◆ **EXTRACTED INFORMATION**:
$ cat src/rtl/winseq_top.sv
module winseq_top
   import winseq_pkg::*;
#(
   parameter int          N_CLI     = 2,
   parameter int          LA_W      = 25,
   parameter int          AP_W      = 20,
   parameter int          WIN_SHIFT = 19,
   parameter int          WIN_W     = 6,
   parameter int          DW        = 32,
   parameter logic [19:0] SEL_OFF   = 20'h0310C,
   parameter int          EN_BIT    = 31
) (
   input  logic                  clk,
   input  logic                  rst_n,
   input  logic                  win_en,
   input  logic [N_CLI-1:0]      req_valid,
   output logic [N_CLI-1:0]      req_ready,
   input  logic [N_CLI-1:0]      req_write,
   input  logic [N_CLI*LA_W-1:0] req_addr,
   input  logic [N_CLI*DW-1:0]   req_wdata,
   output logic [N_CLI-1:0]      rsp_valid,
   output logic [DW-1:0]         rsp_rdata,
   output logic                  ap_valid,
   input  logic                  ap_ready,
   output logic                  ap_write,
   output logic [AP_W-1:0]       ap_addr,
   output logic [DW-1:0]         ap_wdata,
   input  logic [DW-1:0]         ap_rdata
);
   localparam int            IW      = (N_CLI > 1) ? $clog2(N_CLI) : 1;
   localparam logic [DW-1:0] EN_MASK = DW'(1) << EN_BIT;

   if (EN_BIT >= DW || WIN_W >= EN_BIT) begin : g_bad_en
      $error("enable bit must sit above the window field inside the data word");
   end

   ws_state_e        st;
   logic [N_CLI-1:0] gnt;
   logic             accept;
   logic [IW-1:0]    gidx, own_q;
   logic [LA_W-1:0]  g_addr;
   logic [DW-1:0]    g_wdata;
   logic             g_we;
   logic             x_direct;
   logic [WIN_W-1:0] x_win;
   logic [AP_W-1:0]  x_ap;
   logic             need_sel;
   logic             we_q;
   logic [DW-1:0]    wd_q;
   logic [AP_W-1:0]  da_q;
   logic [WIN_W-1:0] win_q, cache_w;
   logic             cache_v;

   winseq_rr_arb #(.N_CLI(N_CLI)) u_arb (
      .clk(clk), .rst_n(rst_n), .req(req_valid), .adv(accept), .gnt(gnt)
   );

   assign req_ready = (st == WS_IDLE) ? gnt : '0;
   assign accept    = |req_ready;

   always_comb begin
      gidx    = '0;
      g_addr  = '0;
      g_wdata = '0;
      g_we    = 1'b0;
      for (int i = 0; i < N_CLI; i++) begin
         if (gnt[i]) begin
            gidx    = IW'(i);
            g_addr  = req_addr[i*LA_W +: LA_W];
            g_wdata = req_wdata[i*DW +: DW];
            g_we    = req_write[i];
         end
      end
   end

   winseq_xlate #(
      .LA_W(LA_W), .AP_W(AP_W), .WIN_SHIFT(WIN_SHIFT), .WIN_W(WIN_W)
   ) u_xlate (
      .addr(g_addr), .en(win_en), .direct(x_direct), .win(x_win), .ap_addr(x_ap)
   );

   assign need_sel = !x_direct && (!cache_v || (cache_w != x_win));

   always_ff @(posedge clk) begin
      if (!rst_n) begin
         st        <= WS_IDLE;
         own_q     <= '0;
         we_q      <= 1'b0;
         wd_q      <= '0;
         da_q      <= '0;
         win_q     <= '0;
         cache_v   <= 1'b0;
         cache_w   <= '0;
         rsp_valid <= '0;
         rsp_rdata <= '0;
      end else begin
         rsp_valid <= '0;
         case (st)
            WS_IDLE: if (accept) begin
               own_q <= gidx;
               we_q  <= g_we;
               wd_q  <= g_wdata;
               da_q  <= x_ap;
               win_q <= x_win;
               st    <= need_sel ? WS_SEL : WS_DATA;
            end
            WS_SEL: if (ap_ready) begin
               cache_v <= 1'b1;
               cache_w <= win_q;
               st      <= WS_DATA;
            end
            WS_DATA: if (ap_ready) begin
               if (!we_q) rsp_rdata <= ap_rdata;
               rsp_valid[own_q] <= 1'b1;
               st               <= WS_IDLE;
            end
            default: st <= WS_IDLE;
         endcase
      end
   end

   assign ap_valid = (st != WS_IDLE);
   assign ap_write = (st == WS_SEL) || we_q;
   assign ap_addr  = (st == WS_SEL) ? SEL_OFF[AP_W-1:0] : da_q;
   assign ap_wdata = (st == WS_SEL) ? (EN_MASK | DW'(win_q)) : wd_q;

   // a stalled aperture request keeps its fields
   p_hold_r6: assert property (@(posedge clk) disable iff (!rst_n)
      (ap_valid && !ap_ready) |=> (ap_valid && $stable(ap_addr)
                                   && $stable(ap_write) && $stable(ap_wdata)));
   // the data access follows the window write at once
   p_pair_r6: assert property (@(posedge clk) disable iff (!rst_n)
      (st == WS_SEL && ap_ready) |=> (st == WS_DATA && ap_valid));
   // invalid shadow forces a window write
   p_first_sel_r5: assert property (@(posedge clk) disable iff (!rst_n)
      (accept && !x_direct && !cache_v) |=> (st == WS_SEL));
   // direct requests never move the shadow
   p_direct_keep_r4: assert property (@(posedge clk) disable iff (!rst_n)
      (accept && x_direct) |=> $stable(cache_w) && $stable(cache_v));
   // at most one completion pulse, only after a data handshake
   p_rsp_onehot_r8: assert property (@(posedge clk) disable iff (!rst_n)
      $onehot0(rsp_valid));
   p_rsp_after_r8: assert property (@(posedge clk) disable iff (!rst_n)
      (st == WS_DATA && ap_ready) |=> (|rsp_valid));
   // no new grant while an access is in flight
   p_no_grant_busy_r7: assert property (@(posedge clk) disable iff (!rst_n)
      ap_valid |-> (req_ready == '0));
endmodule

◆ **DIRECTIONS**: From the line that has "g_wdata = '0;" through the line that has "(st == WS_SEL &&", copy every line exactly as it appears above, and leave out all others.

◆ **OUTPUT**:
      g_wdata = '0;
      g_we    = 1'b0;
      for (int i = 0; i < N_CLI; i++) begin
         if (gnt[i]) begin
            gidx    = IW'(i);
            g_addr  = req_addr[i*LA_W +: LA_W];
            g_wdata = req_wdata[i*DW +: DW];
            g_we    = req_write[i];
         end
      end
   end

   winseq_xlate #(
      .LA_W(LA_W), .AP_W(AP_W), .WIN_SHIFT(WIN_SHIFT), .WIN_W(WIN_W)
   ) u_xlate (
      .addr(g_addr), .en(win_en), .direct(x_direct), .win(x_win), .ap_addr(x_ap)
   );

   assign need_sel = !x_direct && (!cache_v || (cache_w != x_win));

   always_ff @(posedge clk) begin
      if (!rst_n) begin
         st        <= WS_IDLE;
         own_q     <= '0;
         we_q      <= 1'b0;
         wd_q      <= '0;
         da_q      <= '0;
         win_q     <= '0;
         cache_v   <= 1'b0;
         cache_w   <= '0;
         rsp_valid <= '0;
         rsp_rdata <= '0;
      end else begin
         rsp_valid <= '0;
         case (st)
            WS_IDLE: if (accept) begin
               own_q <= gidx;
               we_q  <= g_we;
               wd_q  <= g_wdata;
               da_q  <= x_ap;
               win_q <= x_win;
               st    <= need_sel ? WS_SEL : WS_DATA;
            end
            WS_SEL: if (ap_ready) begin
               cache_v <= 1'b1;
               cache_w <= win_q;
               st      <= WS_DATA;
            end
            WS_DATA: if (ap_ready) begin
               if (!we_q) rsp_rdata <= ap_rdata;
               rsp_valid[own_q] <= 1'b1;
               st               <= WS_IDLE;
            end
            default: st <= WS_IDLE;
         endcase
      end
   end

   assign ap_valid = (st != WS_IDLE);
   assign ap_write = (st == WS_SEL) || we_q;
   assign ap_addr  = (st == WS_SEL) ? SEL_OFF[AP_W-1:0] : da_q;
   assign ap_wdata = (st == WS_SEL) ? (EN_MASK | DW'(win_q)) : wd_q;

   // a stalled aperture request keeps its fields
   p_hold_r6: assert property (@(posedge clk) disable iff (!rst_n)
      (ap_valid && !ap_ready) |=> (ap_valid && $stable(ap_addr)
                                   && $stable(ap_write) && $stable(ap_wdata)));
   // the data access follows the window write at once
   p_pair_r6: assert property (@(posedge clk) disable iff (!rst_n)
      (st == WS_SEL && ap_ready) |=> (st == WS_DATA && ap_valid));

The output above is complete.